Imagen de portada: Figura en blanco, Biarritz En su avance contra las tropas de Napoleón, los soldados británicos ocuparon Biarritz en diciembre de 1813 y permanecieron allí ocho meses. Sus médicos se pasearon por el puerto y vieron ancianos vigorosos, visitaron el cementerio y se sorprendieron con las avanzadas edades de los muertos. Atribuyeron la longevidad de los biarrotas a los pinares costeros que purificaban el aire y al efecto vigorizante de la brisa marina, así que este antiguo pueblo ballenero se puso de moda entre los viajeros ingleses: sus médicos les recetaban estancias en el litoral, paseos por la playa y baños de olas tonificantes. Los aristócratas, que ya visitaban las remotas y exóticas estaciones termales del Pirineo, empezaron a completar sus veraneos con chapuzones en la costa vasca. Mucho antes de que Eugenia de Montijo se encaprichara de Biarritz y su marido Napoleón III le construyera a pie de playa un palacio de 154 habitaciones (y yo a veces no sé qué regalarle a mi novia), las autoridades locales ya habían abierto caminos para que las “personas de calidad” bajaran sin peligro a estas playas.

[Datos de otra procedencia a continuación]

===== src/rtl/cw305_pulpino_mailbox.sv =====
// ----------------------------------------------------------------------------
// cw305_pulpino_mailbox
// Crypto-clock-domain mailbox between the host register bank and the PULPino
// core. Host pushes arrive as toggles on ext_flags_i[0] and land in an RX
// FIFO; the core sends one TX byte at a time through a toggle handshake that
// the host acknowledges on ext_flags_i[1].
//
// Optional feature macro: PULPINO_MBOX_IRQ_EN (adds IRQEN register and irq_o).
//
// Ports
//   crypto_clk       sole clock
//   rst_n            asynchronous active-low reset
//   ext_data_i[7:0]  host byte, stable while the host push toggle is in flight
//   ext_flags_i[7:0] [0] host push toggle, [1] host TX-ack toggle
//   pulpino_data_o   TX byte toward host
//   pulpino_flags_o  [0] TX toggle, [1] rx_full, [2] rx_ovf, [3] push-ack toggle
//   core_addr_i      byte address, [3:2] selects RXDATA/TXDATA/STATUS/IRQEN
//   core_wr_i/rd_i   single-cycle write/read strobes
//   core_wdata_i     write data
//   core_rdata_o     read data, valid the cycle after core_rd_i
//   irq_o            interrupt (constant 0 unless PULPINO_MBOX_IRQ_EN)
// ----------------------------------------------------------------------------
module cw305_pulpino_mailbox #(
    parameter int unsigned pDEPTH       = 8,
    parameter int unsigned pSYNC_STAGES = 2
) (
    input  logic        crypto_clk,
    input  logic        rst_n,
    input  logic [7:0]  ext_data_i,
    input  logic [7:0]  ext_flags_i,
    output logic [7:0]  pulpino_data_o,
    output logic [7:0]  pulpino_flags_o,
    input  logic [3:0]  core_addr_i,
    input  logic        core_wr_i,
    input  logic        core_rd_i,
    input  logic [31:0] core_wdata_i,
    output logic [31:0] core_rdata_o,
    output logic        irq_o
);

    localparam int unsigned AW        = $clog2(pDEPTH);
    localparam int unsigned CW        = AW + 1;
    localparam int unsigned PRIME_CYC = pSYNC_STAGES + 1;
    localparam int unsigned PW        = $clog2(PRIME_CYC + 1);

    localparam logic [1:0] A_RXDATA = 2'd0;
    localparam logic [1:0] A_TXDATA = 2'd1;
    localparam logic [1:0] A_STATUS = 2'd2;
    localparam logic [1:0] A_IRQEN  = 2'd3;

    typedef enum logic {
        TX_IDLE,
        TX_WAIT_ACK
    } tx_state_t;

    logic [pSYNC_STAGES-1:0] r_sync_push;
    logic [pSYNC_STAGES-1:0] r_sync_ack;
    logic                    r_prev_push;
    logic                    r_prev_ack;
    logic [PW-1:0]           r_prime_cnt;

    logic [7:0]              r_mem [pDEPTH];
    logic [AW-1:0]           r_wptr;
    logic [AW-1:0]           r_rptr;
    logic [CW-1:0]           r_count;
    logic                    r_ovf;

    tx_state_t               r_tx_state;
    logic [7:0]              r_tx_data;
    logic                    r_tx_flag;
    logic                    r_pa_flag;
    logic                    r_full_flag;
    logic                    r_ovf_flag;
    logic [31:0]             r_rdata;

    logic       w_s_push;
    logic       w_s_ack;
    logic       w_primed;
    logic       w_push_ev;
    logic       w_ack_ev;
    logic [1:0] w_word;
    logic       w_rx_empty;
    logic       w_rx_full;
    logic       w_tx_busy;
    logic       w_pop;
    logic       w_wr_en;
    logic [1:0] w_irqen;
    logic       w_unused;

    assign w_s_push   = r_sync_push[pSYNC_STAGES-1];
    assign w_s_ack    = r_sync_ack[pSYNC_STAGES-1];
    // Sync flops hold reset zeros until the pipeline fills, and prev needs one
    // more cycle to capture the filled value; events are masked until then so a
    // toggle already high before reset is not seen as a push.
    assign w_primed   = (r_prime_cnt == PW'(PRIME_CYC));
    assign w_push_ev  = w_primed & (w_s_push != r_prev_push);
    assign w_ack_ev   = w_primed & (w_s_ack != r_prev_ack);

    assign w_word     = core_addr_i[3:2];
    assign w_rx_empty = (r_count == '0);
    assign w_rx_full  = (r_count == CW'(pDEPTH));
    assign w_tx_busy  = (r_tx_state == TX_WAIT_ACK);
    assign w_pop      = core_rd_i & (w_word == A_RXDATA) & ~w_rx_empty;
    // Full at cycle start drops the push even if a pop frees a slot this cycle.
    assign w_wr_en    = w_push_ev & ~w_rx_full;

    assign w_unused   = ^{core_wdata_i[31:8], core_addr_i[1:0], ext_flags_i[7:2]};

    // Host flag resynchronisation and edge-detect history
    always_ff @(posedge crypto_clk or negedge rst_n) begin
        if (!rst_n) begin
            r_sync_push <= '0;
            r_sync_ack  <= '0;
            r_prev_push <= 1'b0;
            r_prev_ack  <= 1'b0;
            r_prime_cnt <= '0;
        end else begin
            r_sync_push <= {r_sync_push[pSYNC_STAGES-2:0], ext_flags_i[0]};
            r_sync_ack  <= {r_sync_ack[pSYNC_STAGES-2:0], ext_flags_i[1]};
            r_prev_push <= w_s_push;
            r_prev_ack  <= w_s_ack;
            if (!w_primed) begin
                r_prime_cnt <= r_prime_cnt + PW'(1);
            end
        end
    end

    // RX FIFO storage (contents are don't-care after reset)
    always_ff @(posedge crypto_clk) begin
        if (w_wr_en) begin
            r_mem[r_wptr] <= ext_data_i;
        end
    end

    // RX FIFO pointers, occupancy and overflow
    always_ff @(posedge crypto_clk or negedge rst_n) begin
        if (!rst_n) begin
            r_wptr  <= '0;
            r_rptr  <= '0;
            r_count <= '0;
            r_ovf   <= 1'b0;
        end else begin
            if (w_wr_en) begin
                r_wptr <= r_wptr + AW'(1);
            end
            if (w_pop) begin
                r_rptr <= r_rptr + AW'(1);
            end
            case ({w_wr_en, w_pop})
                2'b10:   r_count <= r_count + CW'(1);
                2'b01:   r_count <= r_count - CW'(1);
                default: r_count <= r_count;
            endcase
            // A drop in the same cycle as a clear keeps ovf set.
            if (w_push_ev && w_rx_full) begin
                r_ovf <= 1'b1;
            end else if (core_wr_i && (w_word == A_STATUS) && core_wdata_i[3]) begin
                r_ovf <= 1'b0;
            end
        end
    end

    // TX handshake FSM and host-facing flag registers
    always_ff @(posedge crypto_clk or negedge rst_n) begin
        if (!rst_n) begin
            r_tx_state  <= TX_IDLE;
            r_tx_data   <= 8'h00;
            r_tx_flag   <= 1'b0;
            r_pa_flag   <= 1'b0;
            r_full_flag <= 1'b0;
            r_ovf_flag  <= 1'b0;
        end else begin
            r_full_flag <= w_rx_full;
            r_ovf_flag  <= r_ovf;
            // Push-ack toggles on every push, dropped or not, so the host never stalls.
            if (w_push_ev) begin
                r_pa_flag <= ~r_pa_flag;
            end
            case (r_tx_state)
                TX_IDLE: begin
                    if (core_wr_i && (w_word == A_TXDATA)) begin
                        r_tx_data  <= core_wdata_i[7:0];
                        r_tx_flag  <= ~r_tx_flag;
                        r_tx_state <= TX_WAIT_ACK;
                    end
                end
                TX_WAIT_ACK: begin
                    if (w_ack_ev) begin
                        r_tx_state <= TX_IDLE;
                    end
                end
                default: r_tx_state <= TX_IDLE;
            endcase
        end
    end

`ifdef PULPINO_MBOX_IRQ_EN
    logic [1:0] r_irqen;
    logic       r_irq;

    // Interrupt enable register and registered interrupt
    always_ff @(posedge crypto_clk or negedge rst_n) begin
        if (!rst_n) begin
            r_irqen <= 2'b00;
            r_irq   <= 1'b0;
        end else begin
            if (core_wr_i && (w_word == A_IRQEN)) begin
                r_irqen <= core_wdata_i[1:0];
            end
            r_irq <= (r_irqen[0] & ~w_rx_empty) | (r_irqen[1] & ~w_tx_busy);
        end
    end

    assign w_irqen = r_irqen;
    assign irq_o   = r_irq;
`else
    assign w_irqen = 2'b00;
    assign irq_o   = 1'b0;
`endif

    // Registered read port; holds its value between reads
    always_ff @(posedge crypto_clk or negedge rst_n) begin
        if (!rst_n) begin
            r_rdata <= '0;
        end else if (core_rd_i) begin
            case (w_word)
                A_RXDATA: r_rdata <= w_rx_empty ? 32'h0 : {23'b0, 1'b1, r_mem[r_rptr]};
                A_STATUS: r_rdata <= {16'b0, 8'(r_count), 4'b0, r_ovf, w_tx_busy,
                                      w_rx_full, w_rx_empty};
                A_IRQEN:  r_rdata <= {30'b0, w_irqen};
                default:  r_rdata <= 32'h0;
            endcase
        end
    end

    assign pulpino_data_o  = r_tx_data;
    assign pulpino_flags_o = {4'b0000, r_pa_flag, r_ovf_flag, r_full_flag, r_tx_flag};
    assign core_rdata_o    = r_rdata;

endmodule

El acceso más complicado era el de la Costa de los Vascos, una playa violenta, expuesta al noroeste, a las tempestades, las marejadas y los desprendimientos del acantilado que destruían las casetas de baño. Hasta entonces se llamaba Costa de Pernauton, por el nombre de un caserío cercano, pero en los tiempos del turismo imperial la rebautizaron Costa de los Vascos porque solo los nativos se atrevían a bañarse allí. Mientras los remilgados lords ingleses, las pusilánimes princesas rusas y los pechohundidos subsecretarios parisinos daban saltitos en la orilla de la Grande Plage de Biarritz y gritaban huyuyuy, los vascos preferían arrojarse a las olas titánicas. Ese es el relato épico. La verdad tiene que ver con la separación de clases: los nativos (sirvientas, obreros, campesinas y pescadores) iban a ese arenal peligroso de las afueras porque el ambiente aristocrático de la Grande Plage no los aceptaba.
Y así se extendió, de Biarritz a Donostia, una de nuestras más venerables tradiciones: la de juzgar la calidad de las personas según la pasta que traigan.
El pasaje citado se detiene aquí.